Predictive value of background variables, after taking prior educational attainment into account

Prior educational attainment correlates with a wide range of background variables (TR Table 5). An important question, though, concerns the extent to which background variables continue to predict outcome after educational attainment has been taken into account. OverallMark was regressed on the 22 background variables, with an alpha set at 0.001 to account for repeated testing. Four background measures were significant, in order of entry: Ethnic2, non-White students performing less well (beta = −.126, P <10-14); being a mature student, students over the age of 21 performing better than non-mature students (beta = .057, P <.001); UKCATdayOfTakingPctileRank, students who took UKCAT late performing less well (beta = −.089, P <10-7); and DFES.AvePointEntry, students from high-attaining secondary schools performing less well (beta =−.085, P <10-7). Figure 3 explores DFES.AvePointEntry in more detail. Figure 3c shows that average points per exam entry are substantially lower in non-selective schools than selective schools. The average points are divided into four groups (boundaries 205, 230 and 250), with almost no selective secondary schools in the lowest group and almost no non-selective secondary schools in the highest group. Effects upon overall score were estimated with a regression model in which there were significant effects of three best A-level grades (beta = .205, P <.001) and secondary school-level average points (beta = −.085, P = .005), and an almost significant effect of selective secondary schooling (beta = −.056, P = .059), the fitted regression lines being shown in Figure 3a. There was no evidence of interactions. Actual mean scores are shown for candidates whose secondary schools were in the four groups of average points, and it can be seen, particularly for entrants with AAA grades in both non-selective and selective secondary schools that overall scores at medical school are lower in those from secondary schools with higher average point scores. From the regression lines it can be estimated that one grade at A-level (the difference between AAA and AAB) is equivalent to 85 points on the average point score, so that an entrant with ABB at A-level from a secondary school with an average score of 175 (at about the 1st percentile of the non-selective schools) performs similarly at medical school to a candidate with AAA at A-level from a secondary school with an average score of 265 (at the 99th percentile of the selective secondary schools).

Figure 3
a) Performance at medical school in relation to DfES average point score for secondary school attended. Performance of medical school entrants (vertical) is expressed as a standardised (z) score. DfES measure of average point score per examination entry ...

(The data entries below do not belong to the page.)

==> src/rtl/fp_acc_seq_ctrl_if.sv <==
`default_nettype none
// +--------------------------------------------------------------------------+
// | Module   : fp_acc_seq_ctrl_if                                            |
// | Brief    : Operand stream, adder-side and result stream signals of the   |
// |            fp_acc sequencer, bundled with master/slave views.            |
// | Revision : 1.0  initial release                                          |
// +--------------------------------------------------------------------------+
interface fp_acc_seq_ctrl_if #(
   parameter int CNT_W = 9
);
   // operand stream
   logic             in_valid;
   logic             in_ready;
   logic [63:0]      in_data;
   logic             in_last;
   logic [1:0]       in_mode;
   // external combinational adder
   logic [63:0]      acc_a;
   logic [63:0]      acc_b;
   logic [1:0]       acc_mode;
   logic [63:0]      acc_r;
   // result stream
   logic             out_valid;
   logic             out_ready;
   logic [63:0]      out_data;
   logic [CNT_W-1:0] out_count;

   // environment side: operand source, adder, result sink
   modport master (
      output in_valid, in_data, in_last, in_mode, acc_r, out_ready,
      input  in_ready, acc_a, acc_b, acc_mode, out_valid, out_data, out_count
   );

   // sequencer side
   modport slave (
      input  in_valid, in_data, in_last, in_mode, acc_r, out_ready,
      output in_ready, acc_a, acc_b, acc_mode, out_valid, out_data, out_count
   );
endinterface
`default_nettype wire

==> src/rtl/fp_acc_seq_ctrl.sv <==
`default_nettype none
// +--------------------------------------------------------------------------+
// | Module   : fp_acc_seq_ctrl                                               |
// | Brief    : Burst sequencer around an external combinational fp_acc      |
// |            adder. Feeds running sum and operand to the adder, captures  |
// |            its result each accepted beat and emits one sum per burst.   |
// | Options  : FP_ACC_SEQ_OVF_FLAG_EN adds out_ovf (exponent all-ones seen   |
// |            on any beat of the emitted burst).                            |
// | Revision : 1.0  initial release                                          |
// +--------------------------------------------------------------------------+
module fp_acc_seq_ctrl #(
   parameter int MAX_BEATS = 256,
   parameter int CNT_W     = 9
) (
   input  logic             clk,
   input  logic             rst,
`ifdef FP_ACC_SEQ_OVF_FLAG_EN
   output logic             out_ovf,
`endif
   fp_acc_seq_ctrl_if.slave bus
);

   typedef enum logic [1:0] {
      IDLE = 2'd0,
      ACC  = 2'd1,
      OUT  = 2'd2
   } state_t;

   localparam logic [CNT_W-1:0] c_max_beats = CNT_W'(MAX_BEATS);

   state_t           state_q, state_d;
   logic [63:0]      sum_q, sum_d;
   logic [CNT_W-1:0] count_q, count_d;
   logic [1:0]       mode_q, mode_d;
   logic [63:0]      out_data_q, out_data_d;
   logic [CNT_W-1:0] out_count_q, out_count_d;

   logic             fire;
   logic             burst_end;
   logic [CNT_W-1:0] count_inc;
   logic [1:0]       acc_mode;

   // Handshakes and adder drive; the first beat uses in_mode directly since
   // the mode register is only loaded on that same edge
   always_comb begin
      bus.in_ready  = (state_q != OUT) && !rst;
      bus.out_valid = (state_q == OUT);
      acc_mode      = (state_q == IDLE) ? bus.in_mode : mode_q;
      bus.acc_mode  = acc_mode;
      bus.acc_a     = sum_q;
      bus.acc_b     = bus.in_data;
      bus.out_data  = out_data_q;
      bus.out_count = out_count_q;
      fire          = bus.in_valid && bus.in_ready;
      count_inc     = count_q + 1'b1;
      // in_last and the beat cap coincide into a single end-of-burst event
      burst_end     = fire && (bus.in_last || (count_inc == c_max_beats));
   end

   // Next-state: accumulate accepted beats, close the burst, drain the result
   always_comb begin
      state_d     = state_q;
      sum_d       = sum_q;
      count_d     = count_q;
      mode_d      = mode_q;
      out_data_d  = out_data_q;
      out_count_d = out_count_q;
      case (state_q)
         IDLE, ACC: begin
            if (fire) begin
               sum_d   = bus.acc_r;
               count_d = count_inc;
               if (state_q == IDLE) begin
                  mode_d  = bus.in_mode;
                  state_d = ACC;
               end
               if (burst_end) begin
                  out_data_d  = bus.acc_r;
                  out_count_d = count_inc;
                  state_d     = OUT;
               end
            end
         end
         OUT: begin
            if (bus.out_ready) begin
               state_d = IDLE;
               sum_d   = '0;
               count_d = '0;
            end
         end
         default: begin
            state_d = IDLE;
            sum_d   = '0;
            count_d = '0;
         end
      endcase
   end

   // State and datapath registers; reset drops any partial burst
   always_ff @(posedge clk) begin
      if (rst) begin
         state_q     <= IDLE;
         sum_q       <= '0;
         count_q     <= '0;
         mode_q      <= '0;
         out_data_q  <= '0;
         out_count_q <= '0;
      end else begin
         state_q     <= state_d;
         sum_q       <= sum_d;
         count_q     <= count_d;
         mode_q      <= mode_d;
         out_data_q  <= out_data_d;
         out_count_q <= out_count_d;
      end
   end

`ifdef FP_ACC_SEQ_OVF_FLAG_EN
   logic exp_all_ones;
   logic ovf_q, ovf_d;
   logic out_ovf_q, out_ovf_d;

   // Exponent field of the adder result is all ones for the active mode
   always_comb begin
      exp_all_ones = 1'b0;
      case (acc_mode)
         2'b00:   exp_all_ones = &bus.acc_r[14:10];
         2'b01:   exp_all_ones = &bus.acc_r[30:23];
         2'b10:   exp_all_ones = &bus.acc_r[62:52];
         default: exp_all_ones = 1'b0;
      endcase
   end

   // Sticky within the burst, snapshotted at burst end, cleared on drain
   always_comb begin
      ovf_d     = ovf_q;
      out_ovf_d = out_ovf_q;
      if (fire) begin
         ovf_d = ovf_q | exp_all_ones;
         if (burst_end) begin
            out_ovf_d = ovf_q | exp_all_ones;
         end
      end
      if ((state_q == OUT) && bus.out_ready) begin
         ovf_d     = 1'b0;
         out_ovf_d = 1'b0;
      end
   end

   // Overflow flag registers
   always_ff @(posedge clk) begin
      if (rst) begin
         ovf_q     <= 1'b0;
         out_ovf_q <= 1'b0;
      end else begin
         ovf_q     <= ovf_d;
         out_ovf_q <= out_ovf_d;
      end
   end

   assign out_ovf = out_ovf_q;
`endif

endmodule
`default_nettype wire

==> src/flat_wrapper.sv <==
// flat-port wrapper written by rule: the top's interface ports become plain ports
module fp_acc_seq_ctrl_flat 
#(
   parameter int MAX_BEATS = 256,
   parameter int CNT_W     = 9
)
  (clk, rst, bus_in_valid, bus_in_data, bus_in_last, bus_in_mode, bus_acc_r, bus_out_ready, bus_in_ready, bus_acc_a, bus_acc_b, bus_acc_mode, bus_out_valid, bus_out_data, bus_out_count);
  fp_acc_seq_ctrl_if #(.CNT_W(CNT_W)) bus_i ();
  input  logic clk;
  input  logic rst;
  input wire logic [$bits(bus_i.in_valid)-1:0] bus_in_valid;
  input wire logic [$bits(bus_i.in_data)-1:0] bus_in_data;
  input wire logic [$bits(bus_i.in_last)-1:0] bus_in_last;
  input wire logic [$bits(bus_i.in_mode)-1:0] bus_in_mode;
  input wire logic [$bits(bus_i.acc_r)-1:0] bus_acc_r;
  input wire logic [$bits(bus_i.out_ready)-1:0] bus_out_ready;
  output wire logic [$bits(bus_i.in_ready)-1:0] bus_in_ready;
  output wire logic [$bits(bus_i.acc_a)-1:0] bus_acc_a;
  output wire logic [$bits(bus_i.acc_b)-1:0] bus_acc_b;
  output wire logic [$bits(bus_i.acc_mode)-1:0] bus_acc_mode;
  output wire logic [$bits(bus_i.out_valid)-1:0] bus_out_valid;
  output wire logic [$bits(bus_i.out_data)-1:0] bus_out_data;
  output wire logic [$bits(bus_i.out_count)-1:0] bus_out_count;
  assign bus_i.in_valid = bus_in_valid;
  assign bus_i.in_data = bus_in_data;
  assign bus_i.in_last = bus_in_last;
  assign bus_i.in_mode = bus_in_mode;
  assign bus_i.acc_r = bus_acc_r;
  assign bus_i.out_ready = bus_out_ready;
  assign bus_in_ready = bus_i.in_ready;
  assign bus_acc_a = bus_i.acc_a;
  assign bus_acc_b = bus_i.acc_b;
  assign bus_acc_mode = bus_i.acc_mode;
  assign bus_out_valid = bus_i.out_valid;
  assign bus_out_data = bus_i.out_data;
  assign bus_out_count = bus_i.out_count;
  fp_acc_seq_ctrl #(.MAX_BEATS(MAX_BEATS), .CNT_W(CNT_W)) u_core (.clk(clk), .rst(rst), .bus(bus_i));
endmodule
==> config.mk <==
export PLATFORM = sky130hd
export DESIGN_NAME = fp_acc_seq_ctrl_flat
export DESIGN_NICKNAME = d
export VERILOG_FILES = /design/src/rtl/fp_acc_seq_ctrl_if.sv /design/src/rtl/fp_acc_seq_ctrl.sv /design/src/flat_wrapper.sv
export SDC_FILE = /design/constraint.sdc
export NUM_CORES = 1
export LEC_CHECK = 0
export ABC_AREA = 0
export BUFFER_PORTS_ARGS = -buffer_cell sky130_fd_sc_hd__buf_2
export CAP_MARGIN = 0
export CORE_AREA = 4 4 131 133
export DETAILED_ROUTE_END_ITERATION = 6
export DIE_AREA = 0 0 135 137
export PLACE_DENSITY = 0.73
export SETUP_SLACK_MARGIN = 0.15
export SLEW_MARGIN = 10
export SYNTH_ARGS = -nofsm -noshare
export SYNTH_HDL_FRONTEND = slang
export SYNTH_SLANG_ARGS = --single-unit
==> constraint.sdc <==
create_clock -name clk -period 3.7 [get_ports clk]
set_input_delay 0.37 -clock clk [delete_from_list [all_inputs] [get_ports clk]]
set_output_delay 0.37 -clock clk [all_outputs]
set_load 0.005 [all_outputs]
==> results.toml, run 1 <==
[outcome]
status = "finished clean"

[power_and_ir_drop]
pwr-share-clk_pct = 44.8
power_density_nw_per_um2 = 518
combPwrFrac_pct = 11.2
seqPwrFrac_pct = 44.0
vdd_drop_max_v = 0.000313
p_int_mw = 2.96
p_sw_share_pct = 25.6
p_total_mw = 3.98
leakage_nw = 3.30
p_switching_mw = 1.02

[die]
dieArea_um2 = 18500
die_h_um = 137
placementRows = 46
chipWidth_um = 135
initial_core_util_pct = 40.6
pin_count = 340
core_area_um2 = 15800

[sta]
min_period_over_period_pct = 64.7
max_slew_margin_pct = 43.3
setup_viol = 0
finalClockSkew_ns = 0.00907
tns_ns = 0
maxSlewViolCount = 0
fmax_mhz = 418
rsz0062_at_grt = "no"
min_period_ns = 2.39
worst_pin_slew_ns = 0.850
hold_viol_final = 0

[worst_setup_path]
crit_chain = "ha_1, and4b_1, a211o_2, buf_12, nand4_1, a21oi_1"
path_depth = 6
cp_top_family = "compound AO/OA/AOI/OAI gates"
critPathCaptureType = "flop"
timing.rr.start = "u_core.count_q[0]"
cp_max_fo = 38
regToRegEndpoint = "u_core.bus.out_data[35]"
crit_type = "flop to flop"
cp_data_required_time_ns = 4.04
critPathCapture = "u_core.bus.out_data[35]"
crit_arrival_ns = 2.74
rr_worst_depth = 6
crit_path_start_kind = "flop"
startpoint = "u_core.count_q[0]"
r2r_setup_slack_ns = 1.31
cpPeakStageDelay_ns = 0.68
critical_path_buf_inv_count = 1
crit_slowest_cell = "a211o_2"

[place]
portBuffers = 211
dp_hpwl_um = 12000
dp_cells = 1012
globalplace.congestion = 0.786
place_area_um2 = 7080

[detailed_routing]
finalWirelength_um = 19000
drc = 0
first_iter_violations = 346
antenna_left = 0
viasPerCell = 5.67
wl_per_cell_um = 18.2
via_count = 5924
drtPass1Iterations = 5

[hold_path]
hp-class = "input pin to flop"

[yosys]
synth.cell_area_um2 = 6430
ys_async_sr_fraction_pct = 0
ys_seq_area_share_pct = 46.7
syn-num-nets = 858
yosysWarnings = 0
yosysUniqueCellTypes = 41
synth_cells = 722
synth_edf_count = 0
ys_ff_latch = 150
syn_area_per_cell_um2 = 8.91
ys.flop_type = "dfxtp_1"

[global_routing]
grt_max_degree = 134
track_usage_pct = 19.9
first_global_vias = 5538
antenna_found_initial = 0
grt-ovfl-total = 0
grt_first_pass_wirelength_um = 29700

[cts]
cts_root_buffer = "clkbuf_16"
cts_sinks = 150
post_cts_buffers = 0
clk_transition_reported_paths_ns = 0.06
cts_tree = "yes"
cts_made_buffers = 17
ctsHoldBuffers = 0
post_cts_resized = 0
clk_latency_ns = 0.42
htreeDepth = 4
cts.path.max_buffers = 2

[final_layout]
finalNetCount = 951
final_cell_count_no_fill = 1044
design_area_um2 = 7680
drive_above_1_share_pct = 31.9
area_delta_synth_final_pct = 19.4
diodes = 0

[flow_run]
maxCapViolCount = 0
==> power by group through the flow <==
stage          Combinational, mW  Clock, mW  Sequential (mW)
2_1_floorplan              0.294          0             1.79
3_3_place_gp               0.446          0             1.78
3_5_place_dp               0.451          0             1.78
4_1_cts                    0.453       1.83             1.75
5_1_grt                    0.495       1.90             1.76
6_report                   0.445       1.78             1.75
==> per-stage QoR <==
stage               util [%]  setup WS (ns)  hold WS (ns)
floorplan                  -           1.79         0.434
global placement        44.7           1.42         0.445
detailed placement      44.7           1.33         0.448
CTS                     48.5           1.31         0.200
global route            48.5           1.08         0.195
finish                  48.5           1.31         0.215
==> sequential cells by signal, summed over array words and instances, names as in the netlist <==
| register | count |
|---|---|
| u_core.count_q | 9 |
| u_core.state_q | 2 |
| u_core.bus.acc_a | 64 |
| u_core.bus.out_data | 64 |
| u_core.mode_q | 2 |
| u_core.bus.out_count | 9 |
==> metal layers <==
metal  vias to the layer above  global-route usage [%]  routed length [um]
met3                        47                    6.18                1470
met1                      2851                    24.6                7790
li1                       2795                       -                   -
met5                         -                       0                   0
met4                         0                    8.29                 522
met2                       231                    32.2                9210
==> kinds of logic (layout without fill, tap and decap cells) <==
logic type	count (synthesis)	after routing	synth area share, %
compound gates	241	241	25.1
xor+xnor	4	4	0.545
fa+ha+maj	1	1	0.194
buf+inv	148	254	13.0
flops	150	150	46.7
mux	3	3	0.525
simple gates	175	175	14.0
==> Yosys cell counts (2+ instances only) <==
| master | instances | area [um^2] |
|---|---|---|
| a211oi_1 | 4 | 30.0 |
| a21oi_1 | 81 | 405 |
| a22oi_1 | 65 | 488 |
| a31oi_1 | 4 | 25.0 |
| buf_1 | 9 | 33.8 |
| buf_2 | 21 | 105 |
| buf_4 | 65 | 488 |
| clkbuf_1 | 50 | 188 |
| dfxtp_1 | 150 | 3000 |
| mux2_2 | 3 | 33.8 |
| nand2_1 | 10 | 37.5 |
| nand2b_1 | 2 | 12.5 |
| nand3_1 | 4 | 20.0 |
| nand4_1 | 66 | 413 |
| nor2_1 | 75 | 282 |
| nor2b_1 | 3 | 18.8 |
| nor3_1 | 5 | 25.0 |
| o2111ai_1 | 3 | 26.3 |
| o21a_1 | 3 | 22.5 |
| o21ai_0 | 8 | 40.0 |
| o31ai_1 | 68 | 510 |
| or3_1 | 2 | 12.5 |
| xnor2_1 | 3 | 26.3 |
==> worst register-to-register path, stage by stage, from the launching register on <==
cell     delay (ns)
dfxtp_1        0.41
ha_1           0.33
and4b_1        0.32
a211o_2        0.68
buf_12         0.29
nand4_1        0.13
a21oi_1        0.17
==> how the worst min path moves through the flow <==
stage,cells past startpoint,endpoint,start,slack (ns)
5_1_grt,3,u_core.bus.out_data[25],bus_acc_r[25],0.19
3_5_place_dp,2,u_core.mode_q[0],u_core.mode_q[0],0.45
6_report,3,u_core.bus.out_data[25],bus_acc_r[25],0.21
2_1_floorplan,2,u_core.mode_q[0],u_core.mode_q[0],0.43
3_3_place_gp,2,u_core.mode_q[0],u_core.mode_q[0],0.45
4_1_cts,3,u_core.bus.acc_a[46],bus_acc_r[46],0.20
==> placed cells by master (no fill, tap or decap), drive strengths merged, types with 3 or more instances in the layout <==
master   synthesis  routed
a22oi           65      65
clkbuf          51      18
inv              1       5
a21oi           81      81
o31ai           68      68
o21a             3       3
nand2           10      10
xnor2            3       3
nor2b            3       3
a211oi           5       5
nor3             5       5
clkinv           0       5
o2111ai          3       3
a31oi            4       4
nand3            4       4
buf             96     221
o21ai            8       8
nand4           66      66
nor2            75      75
bufinv           0       3
dfxtp          150     150
mux2             3       3
==> final cells by class <==
type	count	area [um^2]
Clock buffer	18	429
Clock inverter	14	175
Fill cell	1533	8150
Inverter	1	3.75
Multi-Input combinational cell	424	2620
Sequential cell	150	3000
Tap cell	216	270
Timing Repair Buffer	221	1180
Note: power is estimated with default switching activity, not from simulation.
==> run 2: changes to the inputs <==
ABC_AREA = 1   (was 0)
CORE_AREA = 4 4 128 130   (was 4 4 131 133)
DIE_AREA = 0 0 132 134   (was 0 0 135 137)
PLACE_DENSITY = 0.76   (was 0.73)
clock period = 2 ns   (was 3.7 ns; I/O delays follow)
==> run 2 against run 1 <==
Compared with the run above: cell count rose by 8.0%; register-to-register slack got worse by 1.3 ns; cell area rose by 6.7%; largest cell class unchanged; combinational power rose by 75%; non-clock buffer count rose by 25; count of clock-buffer cells in the layout rose by 2; largest power group unchanged.
==> results.toml, run 2 <==
[sta]
setup_viol = 0
min_period_ns = 1.98
min_period_over_period_pct = 99.2
fmax_mhz = 504
worst_pin_slew_ns = 1.04
tns_ns = 0
maxSlewViolCount = 0
max_slew_margin_pct = 30.4
rsz0062_at_grt = "yes"
finalClockSkew_ns = 0.0178
holdWs_ns = 0.0370
hold_viol_final = 0

[place]
globalplace.congestion = 0.831
place_area_um2 = 6730
portBuffers = 211
dp_hpwl_um = 11900
dp_cells = 1074

[worst_setup_path]
cpPeakStageDelay_ns = 0.36
crit_arrival_ns = 2.24
cp_data_required_time_ns = 2.26
path_common_cell = "nand2_2"
critical_path_buf_inv_count = 2
cp_max_fo = 7
cp_top_family = "simple AND/OR/NAND/NOR gates"
crit_type = "flop to flop"
crit_chain = "ha_4, nand2_4, nor2_4, nand2_2, nand2_2, nand2_2, nor2_2, nand3_2, nand2_4, buf_12, nand2_8, clkbuf_16, nand2_2, a21oi_2"
critPathCaptureType = "flop"
crit_path_start_kind = "flop"
crit_slowest_cell = "dfxtp_2"

[detailed_routing]
first_iter_violations = 358
antenna_left = 0
drtPass1Iterations = 4
finalWirelength_um = 19400
via_count = 5753
viasPerCell = 5.10
wl_per_cell_um = 17.2
drc = 0

[cts]
cts_root_buffer = "clkbuf_16"
clk_transition_reported_paths_ns = 0.07
clk_latency_ns = 0.42
cts_tree = "yes"
htreeDepth = 4
cts.path.max_buffers = 2
cts_made_buffers = 17
cts_sinks = 150

[final_layout]
area_delta_synth_final_pct = 36.0
layout_common_cells = "buf_2, nand2_1, dfxtp_1"
fill_cells = 1421
diodes = 0
multiInputGateArea_um2 = 2600
final_cell_count_no_fill = 1128
final_common_cell = "buf_2"
design_area_um2 = 8200
drive_above_1_share_pct = 40.4
finalNetCount = 1063
seq_area_um2 = 3010

[die]
core_area_um2 = 15100
initial_core_util_pct = 39.8
placementRows = 45
pin_count = 340
dieArea_um2 = 17700
die_h_um = 134
chipWidth_um = 132

[yosys]
synth-simple-area-share_pct = 22.8
yosys.area_share.adder_pct = 0.208
synth.most_common_cell = "nand2_1"
synth_commonest_cells = "nand2_1, dfxtp_1, a21oi_1"
syn-num-nets = 915
synth-compound-area-share_pct = 13.3
synth.cell_area_um2 = 6020
yosys.area.top_type = "dfxtp_1"
synth_top_area_share_pct = 49.8
yosysWarnings = 0
yosysUniqueCellTypes = 21
synth_mux_area_share_pct = 0
synth_top_family_by_area = "simple AND/OR/NAND/NOR gates"
ys.flop_type = "dfxtp_1"
synth_cells = 779
ys_ff_latch = 150
syn_area_per_cell_um2 = 7.73
synth_xor_area_share_pct = 0.145
synth_edf_count = 0
ys_seq_area_share_pct = 49.8
ys_async_sr_fraction_pct = 0
synth.area.top_cells = "dfxtp_1, nand2_1, a21oi_1"

[global_routing]
grt_first_pass_wirelength_um = 27200
grt-ovfl-total = 0
first_global_vias = 5241
grt_max_degree = 96
antenna_found_initial = 0
track_usage_pct = 19.1

[flow_run]
maxCapViolCount = 0

[power_and_ir_drop]
p_int_mw = 5.59
combPwrFrac_pct = 10.5
pwr-share-clk_pct = 46.7
leakage_nw = 3.55
seqPwrFrac_pct = 42.8
vdd_drop_max_v = 0.000659
p_switching_mw = 1.81
p_sw_share_pct = 24.5
power_density_nw_per_um2 = 902

[outcome]
status = "finished clean"

[hold_path]
hp-class = "input pin to flop"
run 2: cell count changes after synthesis, moves of 64 or more:
| cell | before | now |
|---|---|---|
| o31ai_1 | 68 | 0 |
| nand4_1 | 66 | 0 |
| nor2_1 | 75 | 11 |
| nand3_1 | 4 | 81 |
| a21oi_1 | 81 | 149 |
| nand2_1 | 10 | 236 |
| a22oi_1 | 65 | 0 |
run 2: final timing paths:
kind | start | endpoint | slack [ns] | cells after the start
hold reg to reg | u_core.bus.acc_a[7] | u_core.bus.acc_a[7] | 0.46 | 2
setup reg to reg | u_core.count_q[1] | u_core.bus.out_data[20] | 0.02 | 14
hold / removal | bus_acc_r[1] | u_core.bus.acc_a[1] | 0.04 | 3
setup / recovery | u_core.count_q[1] | u_core.bus.out_data[20] | 0.02 | 14
run 2: metrics by stage:
stage                     worst slack, ns  power [mW]  utilization, %
after floorplan                     0.330        3.66               -
after global placement             0.0756        3.85            44.5
after detailed placement         0.000683        3.86            44.5
after CTS                           0.138        7.34            49.5
after global routing              -0.0829        7.68            54.1
final                              0.0154        7.40            54.1
run 2: kinds of logic after synthesis:
group | Yosys count
buf+inv | 134
xor+xnor | 1
flops | 150
fa+ha+maj | 1
compound gates | 159
simple gates | 334
run 2: final cells by class:
cell class                      count  share of cell area [%]
Inverter                           16                   0.794
Multi-Input combinational cell    496                    31.7
Clock inverter                     12                    2.29
Timing Repair Buffer              246                    20.2
Clock buffer                       20                    5.45
Sequential cell                   150                    36.7
Tap cell                          188                    2.87
run 2: per-layer routing:
metal	vias to the layer above	GRT usage, %	share of wire (%)
li1	2782	-	-
met1	2692	21.0	38
met2	205	32.4	50
met3	74	7.28	7.8
met4	0	9.86	3.8
met5	-	0	0
File: config.mk
export PLATFORM = sky130hd
export DESIGN_NAME = sequence_generator
export DESIGN_NICKNAME = d
export VERILOG_FILES = /design/src/rtl/sequence_generator.sv
export SDC_FILE = /design/constraint.sdc
export NUM_CORES = 1
export LEC_CHECK = 0
export BUFFER_PORTS_ARGS = -buffer_cell sky130_fd_sc_hd__buf_2
export CAP_MARGIN = 20
export CORE_UTILIZATION = 39
export CTS_CLUSTER_DIAMETER = 60
export DETAILED_ROUTE_END_ITERATION = 7
export RECOVER_POWER = 100
export REMOVE_ABC_BUFFERS = 1
export SYNTH_ARGS = -nofsm -noshare
export SYNTH_HDL_FRONTEND = slang
export SYNTH_SLANG_ARGS = --single-unit
File: constraint.sdc
create_clock -name clk -period 5.84 [get_ports clk]
set_input_delay 1.168 -clock clk [delete_from_list [all_inputs] [get_ports clk]]
set_output_delay 1.168 -clock clk [all_outputs]
set_load 0.02 [all_outputs]
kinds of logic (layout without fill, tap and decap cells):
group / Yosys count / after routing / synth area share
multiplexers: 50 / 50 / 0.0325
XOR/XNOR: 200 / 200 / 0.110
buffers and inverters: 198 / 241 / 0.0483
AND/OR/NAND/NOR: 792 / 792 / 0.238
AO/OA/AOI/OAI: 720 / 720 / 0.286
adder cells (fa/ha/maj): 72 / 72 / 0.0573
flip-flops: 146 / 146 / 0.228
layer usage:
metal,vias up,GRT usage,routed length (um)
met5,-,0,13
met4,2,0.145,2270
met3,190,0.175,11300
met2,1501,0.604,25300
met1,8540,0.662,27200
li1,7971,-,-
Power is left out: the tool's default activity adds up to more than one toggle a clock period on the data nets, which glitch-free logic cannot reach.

The relationship of UKCAT total scores to medical school performance and to background variables

The correlation between UKCAT scores and OverallMark was 0.148 (n = 4,811, P <0.001). Because UKCAT is often said to be particularly helpful in selecting mature entrants (where educational qualifications are often out of date or not applicable), we compared the predictive validity of UKCAT in mature and non-mature students (Figure 4). The correlation with OverallMark was higher in mature students (r = .252, N = 690, P <.001), than in non-mature students (r = .137, n = 4,076, P <.001). Mature students had somewhat more variable raw UKCAT scores (SD = 237.7 compared with 200.0), but regression showed that that was not the cause of the increased correlation with OverallMark. The incremental validity of UKCAT after taking educational attainment into account was assessed by regressing OverallMark firstly on zEducationalAttainment, and then on zUKCATtotal. zUKCATtotal significantly improved the prediction of OverallMark (t = 3.54, 3,429 df, P <.001), but the beta coefficient was only 0.057, whereas the beta coefficient for zEducationalAttainment after taking UKCAT into account was 0.351. In practice, many admissions tutors can only use three best A-levels and, therefore, we repeated the exercise with Alevel_TotalbestN, when the beta for UKCAT was .101 but for A-levels was .168. The previous analysis of OverallMark in relation to the background variables, after taking educational achievement into account, had found four background variables related to medical school performance. We repeated the regression analysis after inclusion of UKCAT as well as educational achievement. All of the four variables significant previously were again significant, suggesting that UKCAT performance cannot eliminate the effects of ethnicity, secondary schooling, day of taking UKCAT, or being a mature student in first year medical school performance. In addition, Sex was also a significant predictor of OverallMark, males performing less well, after taking UKCAT and other measures into account (beta = −.056, P <.001).

Figure 4
Scattergram showing relationship between OverallMark at medical school, and UKCAT score (standardised within medical schools). Mature students (green) and non-mature students (blue) are shown separately, along with fitted linear regression functions. ...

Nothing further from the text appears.